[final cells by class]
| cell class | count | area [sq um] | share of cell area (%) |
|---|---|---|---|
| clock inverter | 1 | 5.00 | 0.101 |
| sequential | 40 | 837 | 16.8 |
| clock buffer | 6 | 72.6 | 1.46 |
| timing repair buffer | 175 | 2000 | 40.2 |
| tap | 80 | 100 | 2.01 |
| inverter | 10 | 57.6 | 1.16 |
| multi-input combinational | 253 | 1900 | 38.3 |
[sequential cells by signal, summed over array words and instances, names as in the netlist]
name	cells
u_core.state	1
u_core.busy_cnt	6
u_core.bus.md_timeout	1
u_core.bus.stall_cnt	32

--

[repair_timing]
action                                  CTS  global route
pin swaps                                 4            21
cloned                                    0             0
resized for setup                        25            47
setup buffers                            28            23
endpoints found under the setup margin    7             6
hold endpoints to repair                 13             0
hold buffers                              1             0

_WHAT THE TASK REQUIRES_
Among the lines above, some may hold the string "endpoints". State how many, giving the number alone.

_THE COMPLETED TASK_
2